(Entries taken from a collection)
• • • •

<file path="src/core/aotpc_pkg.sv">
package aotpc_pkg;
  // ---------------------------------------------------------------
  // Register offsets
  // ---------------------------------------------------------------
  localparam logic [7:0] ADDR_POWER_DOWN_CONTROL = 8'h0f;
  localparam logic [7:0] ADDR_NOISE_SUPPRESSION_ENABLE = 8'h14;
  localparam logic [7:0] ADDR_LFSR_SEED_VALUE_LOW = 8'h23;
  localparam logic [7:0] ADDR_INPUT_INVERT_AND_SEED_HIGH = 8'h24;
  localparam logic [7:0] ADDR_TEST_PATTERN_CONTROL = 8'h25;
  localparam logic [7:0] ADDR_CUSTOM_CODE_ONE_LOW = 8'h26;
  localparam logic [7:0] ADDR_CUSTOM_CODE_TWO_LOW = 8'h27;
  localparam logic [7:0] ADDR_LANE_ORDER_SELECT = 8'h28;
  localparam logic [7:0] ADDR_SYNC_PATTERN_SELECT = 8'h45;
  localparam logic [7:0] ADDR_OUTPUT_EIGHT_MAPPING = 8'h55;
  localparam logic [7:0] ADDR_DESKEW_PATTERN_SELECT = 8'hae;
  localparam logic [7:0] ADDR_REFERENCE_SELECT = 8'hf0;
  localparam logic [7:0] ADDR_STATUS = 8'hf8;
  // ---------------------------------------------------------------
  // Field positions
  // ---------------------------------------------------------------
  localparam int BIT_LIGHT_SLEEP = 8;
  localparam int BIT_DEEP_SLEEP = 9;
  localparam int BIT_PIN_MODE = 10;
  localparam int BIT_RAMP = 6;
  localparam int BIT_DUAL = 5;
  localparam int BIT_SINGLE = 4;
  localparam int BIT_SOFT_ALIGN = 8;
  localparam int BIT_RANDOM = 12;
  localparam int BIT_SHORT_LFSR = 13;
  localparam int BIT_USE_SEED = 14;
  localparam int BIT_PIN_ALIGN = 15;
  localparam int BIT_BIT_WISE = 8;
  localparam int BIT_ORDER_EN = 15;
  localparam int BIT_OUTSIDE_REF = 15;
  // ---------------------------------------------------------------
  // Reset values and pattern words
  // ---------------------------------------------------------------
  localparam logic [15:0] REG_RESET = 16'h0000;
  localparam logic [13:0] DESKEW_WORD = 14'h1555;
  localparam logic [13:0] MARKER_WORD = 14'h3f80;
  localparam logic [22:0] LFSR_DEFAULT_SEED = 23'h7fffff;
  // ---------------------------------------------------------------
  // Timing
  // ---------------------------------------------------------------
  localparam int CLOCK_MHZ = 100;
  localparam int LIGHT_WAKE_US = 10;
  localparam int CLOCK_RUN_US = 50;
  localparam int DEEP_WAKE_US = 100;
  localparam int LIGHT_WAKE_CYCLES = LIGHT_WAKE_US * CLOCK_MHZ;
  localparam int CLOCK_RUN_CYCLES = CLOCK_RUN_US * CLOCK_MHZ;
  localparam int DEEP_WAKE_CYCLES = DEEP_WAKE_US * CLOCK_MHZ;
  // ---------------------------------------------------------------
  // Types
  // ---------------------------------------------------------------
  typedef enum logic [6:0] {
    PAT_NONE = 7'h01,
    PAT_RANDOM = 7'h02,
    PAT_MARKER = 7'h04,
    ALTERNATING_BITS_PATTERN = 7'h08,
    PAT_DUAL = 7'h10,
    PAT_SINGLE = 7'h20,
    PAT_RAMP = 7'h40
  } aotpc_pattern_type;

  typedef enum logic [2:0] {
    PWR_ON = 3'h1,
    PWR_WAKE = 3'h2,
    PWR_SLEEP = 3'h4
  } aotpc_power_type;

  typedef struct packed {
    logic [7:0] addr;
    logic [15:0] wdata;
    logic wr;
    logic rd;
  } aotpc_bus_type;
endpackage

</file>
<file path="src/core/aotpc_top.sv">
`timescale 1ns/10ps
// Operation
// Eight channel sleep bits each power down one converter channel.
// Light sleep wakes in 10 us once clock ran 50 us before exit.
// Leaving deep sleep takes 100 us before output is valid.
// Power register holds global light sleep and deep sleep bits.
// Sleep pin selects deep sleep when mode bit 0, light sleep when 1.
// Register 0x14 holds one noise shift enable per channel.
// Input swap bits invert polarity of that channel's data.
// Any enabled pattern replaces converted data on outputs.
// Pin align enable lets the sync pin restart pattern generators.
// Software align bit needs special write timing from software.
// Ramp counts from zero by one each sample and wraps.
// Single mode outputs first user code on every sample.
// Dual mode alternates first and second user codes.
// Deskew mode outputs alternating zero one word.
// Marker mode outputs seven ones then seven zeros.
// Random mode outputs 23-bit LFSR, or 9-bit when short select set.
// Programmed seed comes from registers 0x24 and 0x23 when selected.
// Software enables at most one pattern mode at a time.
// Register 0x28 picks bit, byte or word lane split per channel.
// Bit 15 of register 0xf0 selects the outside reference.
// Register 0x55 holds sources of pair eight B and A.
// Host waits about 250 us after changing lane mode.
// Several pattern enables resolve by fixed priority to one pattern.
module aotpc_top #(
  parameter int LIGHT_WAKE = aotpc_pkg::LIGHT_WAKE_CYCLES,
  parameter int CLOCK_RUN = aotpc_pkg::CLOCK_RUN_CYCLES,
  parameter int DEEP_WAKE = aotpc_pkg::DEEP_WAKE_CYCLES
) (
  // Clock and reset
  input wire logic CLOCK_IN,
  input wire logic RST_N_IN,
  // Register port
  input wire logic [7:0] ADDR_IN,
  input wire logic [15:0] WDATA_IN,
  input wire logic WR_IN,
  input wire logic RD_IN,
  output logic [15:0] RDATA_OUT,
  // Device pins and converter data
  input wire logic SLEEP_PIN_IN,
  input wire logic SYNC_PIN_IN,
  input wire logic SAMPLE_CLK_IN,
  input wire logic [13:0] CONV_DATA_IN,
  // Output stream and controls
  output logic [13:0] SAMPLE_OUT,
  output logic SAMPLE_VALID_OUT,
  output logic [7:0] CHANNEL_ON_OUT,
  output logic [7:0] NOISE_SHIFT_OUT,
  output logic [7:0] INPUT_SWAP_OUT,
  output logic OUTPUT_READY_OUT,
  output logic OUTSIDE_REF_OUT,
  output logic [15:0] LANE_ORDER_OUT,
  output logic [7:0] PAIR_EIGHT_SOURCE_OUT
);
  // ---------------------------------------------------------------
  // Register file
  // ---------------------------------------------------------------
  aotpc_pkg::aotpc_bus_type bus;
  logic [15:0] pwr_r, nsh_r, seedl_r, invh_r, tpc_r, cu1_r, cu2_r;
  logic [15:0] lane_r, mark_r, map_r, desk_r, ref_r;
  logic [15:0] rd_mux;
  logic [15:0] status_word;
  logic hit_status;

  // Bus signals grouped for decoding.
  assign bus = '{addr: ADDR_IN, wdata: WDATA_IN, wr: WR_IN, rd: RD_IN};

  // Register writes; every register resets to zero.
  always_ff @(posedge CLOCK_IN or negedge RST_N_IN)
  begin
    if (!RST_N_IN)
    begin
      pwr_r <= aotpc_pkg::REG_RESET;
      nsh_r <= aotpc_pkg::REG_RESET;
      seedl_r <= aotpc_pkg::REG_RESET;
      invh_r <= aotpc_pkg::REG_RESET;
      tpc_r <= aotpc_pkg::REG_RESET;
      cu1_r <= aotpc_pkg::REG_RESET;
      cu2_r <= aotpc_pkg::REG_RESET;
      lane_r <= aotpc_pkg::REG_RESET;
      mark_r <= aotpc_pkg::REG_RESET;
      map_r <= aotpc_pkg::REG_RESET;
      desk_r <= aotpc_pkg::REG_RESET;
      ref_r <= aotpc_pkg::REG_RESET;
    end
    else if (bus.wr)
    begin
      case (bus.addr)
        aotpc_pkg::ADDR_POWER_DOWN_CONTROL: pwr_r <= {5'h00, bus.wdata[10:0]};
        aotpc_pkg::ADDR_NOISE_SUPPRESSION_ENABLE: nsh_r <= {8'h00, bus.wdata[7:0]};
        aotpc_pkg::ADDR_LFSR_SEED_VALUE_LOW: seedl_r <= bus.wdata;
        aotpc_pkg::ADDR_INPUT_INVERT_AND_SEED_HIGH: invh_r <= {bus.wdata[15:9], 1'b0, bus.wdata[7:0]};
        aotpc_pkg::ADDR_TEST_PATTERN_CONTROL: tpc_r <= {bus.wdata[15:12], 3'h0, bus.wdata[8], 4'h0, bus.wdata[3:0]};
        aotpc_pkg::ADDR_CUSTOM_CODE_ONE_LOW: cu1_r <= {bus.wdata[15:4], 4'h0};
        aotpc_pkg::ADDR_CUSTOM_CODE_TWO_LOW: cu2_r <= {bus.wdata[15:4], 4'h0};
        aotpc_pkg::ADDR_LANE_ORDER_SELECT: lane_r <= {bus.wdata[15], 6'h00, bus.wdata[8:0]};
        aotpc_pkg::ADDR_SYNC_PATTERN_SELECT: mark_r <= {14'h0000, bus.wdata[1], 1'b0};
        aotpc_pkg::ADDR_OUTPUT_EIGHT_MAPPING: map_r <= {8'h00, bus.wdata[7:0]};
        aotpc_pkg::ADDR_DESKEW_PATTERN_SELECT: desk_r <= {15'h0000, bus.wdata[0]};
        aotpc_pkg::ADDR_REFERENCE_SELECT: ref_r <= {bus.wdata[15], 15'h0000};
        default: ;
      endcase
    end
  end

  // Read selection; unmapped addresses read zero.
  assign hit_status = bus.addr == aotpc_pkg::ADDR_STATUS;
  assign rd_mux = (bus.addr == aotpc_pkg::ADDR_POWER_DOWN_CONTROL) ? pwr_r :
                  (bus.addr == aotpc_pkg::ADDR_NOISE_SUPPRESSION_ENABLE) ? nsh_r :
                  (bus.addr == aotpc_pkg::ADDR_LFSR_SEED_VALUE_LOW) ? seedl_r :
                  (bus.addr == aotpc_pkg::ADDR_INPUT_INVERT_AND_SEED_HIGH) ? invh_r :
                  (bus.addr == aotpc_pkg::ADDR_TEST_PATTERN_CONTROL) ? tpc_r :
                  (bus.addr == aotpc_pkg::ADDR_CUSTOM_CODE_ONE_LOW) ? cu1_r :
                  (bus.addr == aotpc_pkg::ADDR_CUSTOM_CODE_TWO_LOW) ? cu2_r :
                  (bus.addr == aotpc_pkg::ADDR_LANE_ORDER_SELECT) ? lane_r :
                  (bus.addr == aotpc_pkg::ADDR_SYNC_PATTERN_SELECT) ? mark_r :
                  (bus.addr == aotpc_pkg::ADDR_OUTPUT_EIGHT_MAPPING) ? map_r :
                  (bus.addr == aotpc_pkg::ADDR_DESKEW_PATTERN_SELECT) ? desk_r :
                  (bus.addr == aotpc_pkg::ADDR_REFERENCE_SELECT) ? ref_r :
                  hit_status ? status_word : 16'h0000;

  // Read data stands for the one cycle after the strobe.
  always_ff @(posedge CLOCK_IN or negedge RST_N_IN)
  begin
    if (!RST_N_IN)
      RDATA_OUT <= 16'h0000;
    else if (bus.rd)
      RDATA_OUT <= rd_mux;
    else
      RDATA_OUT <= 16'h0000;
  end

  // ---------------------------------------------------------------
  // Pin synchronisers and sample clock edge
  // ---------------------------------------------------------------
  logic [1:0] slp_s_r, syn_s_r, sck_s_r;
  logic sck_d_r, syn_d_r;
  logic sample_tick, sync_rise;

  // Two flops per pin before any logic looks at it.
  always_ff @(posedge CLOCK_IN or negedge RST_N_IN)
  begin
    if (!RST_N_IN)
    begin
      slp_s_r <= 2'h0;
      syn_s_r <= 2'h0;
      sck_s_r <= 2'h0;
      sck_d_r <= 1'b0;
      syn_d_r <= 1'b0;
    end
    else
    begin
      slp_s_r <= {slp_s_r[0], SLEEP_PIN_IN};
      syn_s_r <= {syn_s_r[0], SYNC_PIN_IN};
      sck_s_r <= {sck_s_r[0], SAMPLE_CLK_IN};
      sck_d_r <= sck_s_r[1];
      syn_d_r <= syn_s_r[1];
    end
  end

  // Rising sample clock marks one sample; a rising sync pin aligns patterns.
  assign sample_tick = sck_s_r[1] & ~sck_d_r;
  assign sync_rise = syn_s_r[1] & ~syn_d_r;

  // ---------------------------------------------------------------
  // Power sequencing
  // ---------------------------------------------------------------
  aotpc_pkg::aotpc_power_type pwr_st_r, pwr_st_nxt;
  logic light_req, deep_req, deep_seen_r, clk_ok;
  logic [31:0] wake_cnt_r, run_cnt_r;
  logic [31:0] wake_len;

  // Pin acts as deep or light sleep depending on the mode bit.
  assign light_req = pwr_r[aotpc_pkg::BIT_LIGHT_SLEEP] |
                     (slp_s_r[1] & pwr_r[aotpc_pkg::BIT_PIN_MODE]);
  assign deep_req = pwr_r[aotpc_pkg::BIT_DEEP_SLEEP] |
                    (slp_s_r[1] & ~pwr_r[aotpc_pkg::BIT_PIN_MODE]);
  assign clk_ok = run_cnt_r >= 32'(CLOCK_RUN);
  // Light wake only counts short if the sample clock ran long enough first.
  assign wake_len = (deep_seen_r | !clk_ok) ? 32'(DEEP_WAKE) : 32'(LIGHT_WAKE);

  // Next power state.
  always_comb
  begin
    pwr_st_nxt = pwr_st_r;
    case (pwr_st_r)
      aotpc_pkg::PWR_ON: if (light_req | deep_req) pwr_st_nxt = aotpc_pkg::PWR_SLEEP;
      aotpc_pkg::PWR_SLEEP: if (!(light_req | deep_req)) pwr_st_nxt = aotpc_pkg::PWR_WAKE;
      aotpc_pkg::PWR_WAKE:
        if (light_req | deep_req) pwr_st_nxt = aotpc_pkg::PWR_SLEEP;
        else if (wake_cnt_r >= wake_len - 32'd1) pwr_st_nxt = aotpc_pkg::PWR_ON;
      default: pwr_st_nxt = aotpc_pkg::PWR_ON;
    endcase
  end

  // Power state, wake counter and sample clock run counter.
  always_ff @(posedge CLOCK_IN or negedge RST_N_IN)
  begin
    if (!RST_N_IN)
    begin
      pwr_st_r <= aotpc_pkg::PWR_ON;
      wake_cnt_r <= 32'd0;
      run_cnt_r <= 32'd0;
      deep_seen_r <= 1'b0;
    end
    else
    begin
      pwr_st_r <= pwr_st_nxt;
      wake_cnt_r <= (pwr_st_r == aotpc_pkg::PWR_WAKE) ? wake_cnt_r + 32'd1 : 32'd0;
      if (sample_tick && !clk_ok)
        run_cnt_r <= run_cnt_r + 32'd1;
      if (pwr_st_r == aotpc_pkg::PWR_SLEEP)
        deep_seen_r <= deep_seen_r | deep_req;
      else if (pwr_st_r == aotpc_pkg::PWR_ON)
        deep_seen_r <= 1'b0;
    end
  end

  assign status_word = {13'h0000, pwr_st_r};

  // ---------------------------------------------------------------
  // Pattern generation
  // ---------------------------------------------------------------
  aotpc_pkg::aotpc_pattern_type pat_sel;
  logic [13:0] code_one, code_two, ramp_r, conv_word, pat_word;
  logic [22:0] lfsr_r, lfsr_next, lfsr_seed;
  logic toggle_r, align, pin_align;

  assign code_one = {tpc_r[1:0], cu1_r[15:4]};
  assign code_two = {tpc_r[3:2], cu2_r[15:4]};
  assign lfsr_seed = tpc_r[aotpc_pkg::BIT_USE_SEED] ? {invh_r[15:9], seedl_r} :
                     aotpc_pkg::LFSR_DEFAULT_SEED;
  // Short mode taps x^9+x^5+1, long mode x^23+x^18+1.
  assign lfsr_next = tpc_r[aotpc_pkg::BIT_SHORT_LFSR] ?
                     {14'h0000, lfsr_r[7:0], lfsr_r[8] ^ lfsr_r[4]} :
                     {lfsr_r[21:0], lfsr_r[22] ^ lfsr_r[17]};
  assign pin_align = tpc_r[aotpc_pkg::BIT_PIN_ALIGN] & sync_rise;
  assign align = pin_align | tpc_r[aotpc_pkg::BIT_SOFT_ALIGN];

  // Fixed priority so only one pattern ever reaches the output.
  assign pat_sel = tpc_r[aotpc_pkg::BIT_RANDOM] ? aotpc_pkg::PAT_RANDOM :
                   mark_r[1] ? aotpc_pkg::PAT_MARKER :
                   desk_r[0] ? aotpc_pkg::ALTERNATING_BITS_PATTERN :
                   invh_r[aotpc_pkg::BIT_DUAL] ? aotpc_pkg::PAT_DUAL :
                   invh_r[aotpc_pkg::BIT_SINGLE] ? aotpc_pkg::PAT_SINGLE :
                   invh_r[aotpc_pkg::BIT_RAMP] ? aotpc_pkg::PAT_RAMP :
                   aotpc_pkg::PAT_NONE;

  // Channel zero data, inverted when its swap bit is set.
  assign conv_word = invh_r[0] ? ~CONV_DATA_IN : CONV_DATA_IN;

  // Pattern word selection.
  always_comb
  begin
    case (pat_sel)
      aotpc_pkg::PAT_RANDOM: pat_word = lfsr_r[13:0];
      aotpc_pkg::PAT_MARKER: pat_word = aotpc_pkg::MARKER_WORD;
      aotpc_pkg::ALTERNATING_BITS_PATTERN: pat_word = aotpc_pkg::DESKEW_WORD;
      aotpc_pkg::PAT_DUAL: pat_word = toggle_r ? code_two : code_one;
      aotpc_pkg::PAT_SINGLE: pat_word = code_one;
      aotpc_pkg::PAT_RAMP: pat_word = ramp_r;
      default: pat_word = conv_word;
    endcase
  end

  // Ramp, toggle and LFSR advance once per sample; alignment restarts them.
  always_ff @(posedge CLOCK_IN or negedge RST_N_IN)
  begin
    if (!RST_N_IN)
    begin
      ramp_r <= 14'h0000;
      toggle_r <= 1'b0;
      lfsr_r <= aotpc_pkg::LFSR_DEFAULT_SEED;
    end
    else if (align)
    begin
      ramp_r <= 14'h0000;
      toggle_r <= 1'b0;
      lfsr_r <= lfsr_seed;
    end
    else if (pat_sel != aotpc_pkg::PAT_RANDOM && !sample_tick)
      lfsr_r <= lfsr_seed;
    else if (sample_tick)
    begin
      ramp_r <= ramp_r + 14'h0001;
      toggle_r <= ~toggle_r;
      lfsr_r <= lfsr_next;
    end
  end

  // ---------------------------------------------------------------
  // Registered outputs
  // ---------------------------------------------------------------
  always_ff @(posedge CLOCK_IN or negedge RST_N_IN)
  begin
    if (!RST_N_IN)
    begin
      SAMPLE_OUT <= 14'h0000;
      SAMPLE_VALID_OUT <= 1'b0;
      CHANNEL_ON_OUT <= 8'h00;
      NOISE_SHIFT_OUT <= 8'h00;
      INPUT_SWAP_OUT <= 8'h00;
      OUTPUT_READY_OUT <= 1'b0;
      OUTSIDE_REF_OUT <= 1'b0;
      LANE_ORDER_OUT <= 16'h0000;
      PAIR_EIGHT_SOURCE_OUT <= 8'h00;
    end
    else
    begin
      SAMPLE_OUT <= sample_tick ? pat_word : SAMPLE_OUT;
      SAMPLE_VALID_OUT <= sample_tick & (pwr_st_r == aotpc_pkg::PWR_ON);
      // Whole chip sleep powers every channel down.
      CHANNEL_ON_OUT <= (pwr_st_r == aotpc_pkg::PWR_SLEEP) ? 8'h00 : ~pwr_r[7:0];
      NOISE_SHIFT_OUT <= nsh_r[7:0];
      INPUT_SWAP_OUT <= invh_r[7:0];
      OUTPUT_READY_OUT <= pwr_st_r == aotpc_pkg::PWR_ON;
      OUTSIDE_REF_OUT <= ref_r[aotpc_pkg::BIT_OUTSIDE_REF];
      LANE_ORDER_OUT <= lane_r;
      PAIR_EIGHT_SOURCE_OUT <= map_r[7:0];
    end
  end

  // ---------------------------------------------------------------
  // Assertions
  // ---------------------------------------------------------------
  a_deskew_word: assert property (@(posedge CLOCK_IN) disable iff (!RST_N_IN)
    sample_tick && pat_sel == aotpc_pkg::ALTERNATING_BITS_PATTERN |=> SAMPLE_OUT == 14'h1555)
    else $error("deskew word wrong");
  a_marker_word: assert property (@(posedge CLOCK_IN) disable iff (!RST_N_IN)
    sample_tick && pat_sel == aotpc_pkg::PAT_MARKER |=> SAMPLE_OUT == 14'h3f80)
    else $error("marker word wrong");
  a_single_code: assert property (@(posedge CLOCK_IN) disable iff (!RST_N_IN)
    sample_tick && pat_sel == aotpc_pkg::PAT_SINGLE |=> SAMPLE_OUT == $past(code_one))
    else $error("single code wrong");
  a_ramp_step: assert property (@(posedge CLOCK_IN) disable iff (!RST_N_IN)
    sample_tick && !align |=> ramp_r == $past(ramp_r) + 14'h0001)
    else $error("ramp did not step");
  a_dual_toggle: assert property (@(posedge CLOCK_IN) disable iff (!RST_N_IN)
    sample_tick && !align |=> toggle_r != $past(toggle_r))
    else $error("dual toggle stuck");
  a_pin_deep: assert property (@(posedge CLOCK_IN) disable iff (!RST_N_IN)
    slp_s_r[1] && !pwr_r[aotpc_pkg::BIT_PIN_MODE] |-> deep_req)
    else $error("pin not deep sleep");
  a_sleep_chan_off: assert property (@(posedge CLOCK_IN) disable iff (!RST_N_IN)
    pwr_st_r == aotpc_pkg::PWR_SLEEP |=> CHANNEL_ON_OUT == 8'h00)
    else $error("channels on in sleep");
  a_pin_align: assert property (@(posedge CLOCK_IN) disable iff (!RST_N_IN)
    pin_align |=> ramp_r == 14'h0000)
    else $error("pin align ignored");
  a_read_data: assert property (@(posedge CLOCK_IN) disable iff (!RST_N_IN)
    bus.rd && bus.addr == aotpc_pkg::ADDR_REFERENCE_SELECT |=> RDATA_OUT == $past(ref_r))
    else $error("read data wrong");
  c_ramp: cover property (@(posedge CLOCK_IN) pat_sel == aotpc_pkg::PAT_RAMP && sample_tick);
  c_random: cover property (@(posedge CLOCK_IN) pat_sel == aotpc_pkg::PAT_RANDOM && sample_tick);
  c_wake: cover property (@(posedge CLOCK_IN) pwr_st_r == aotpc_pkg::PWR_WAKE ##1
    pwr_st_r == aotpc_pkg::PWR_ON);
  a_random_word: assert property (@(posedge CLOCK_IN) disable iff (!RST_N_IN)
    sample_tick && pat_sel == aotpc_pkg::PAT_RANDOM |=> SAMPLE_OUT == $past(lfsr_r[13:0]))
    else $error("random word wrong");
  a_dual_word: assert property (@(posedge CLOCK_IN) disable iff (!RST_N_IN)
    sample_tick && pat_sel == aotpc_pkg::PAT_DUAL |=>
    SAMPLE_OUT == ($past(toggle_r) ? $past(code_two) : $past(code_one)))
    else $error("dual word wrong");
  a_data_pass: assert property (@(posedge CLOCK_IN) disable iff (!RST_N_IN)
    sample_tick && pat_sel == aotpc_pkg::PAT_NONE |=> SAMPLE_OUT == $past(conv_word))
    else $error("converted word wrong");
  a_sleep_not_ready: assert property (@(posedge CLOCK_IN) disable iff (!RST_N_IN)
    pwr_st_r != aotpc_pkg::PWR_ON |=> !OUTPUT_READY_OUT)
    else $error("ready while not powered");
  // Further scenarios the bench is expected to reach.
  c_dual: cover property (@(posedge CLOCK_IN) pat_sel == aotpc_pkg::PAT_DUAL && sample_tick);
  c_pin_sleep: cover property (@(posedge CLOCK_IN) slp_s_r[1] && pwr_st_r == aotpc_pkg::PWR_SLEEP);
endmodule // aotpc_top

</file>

• • • •

__TASK__: Every line above with the string "enum" in it should be copied into the answer.

__RESULT FOR THIS EXERCISE__:
  typedef enum logic [6:0] {
  typedef enum logic [2:0] {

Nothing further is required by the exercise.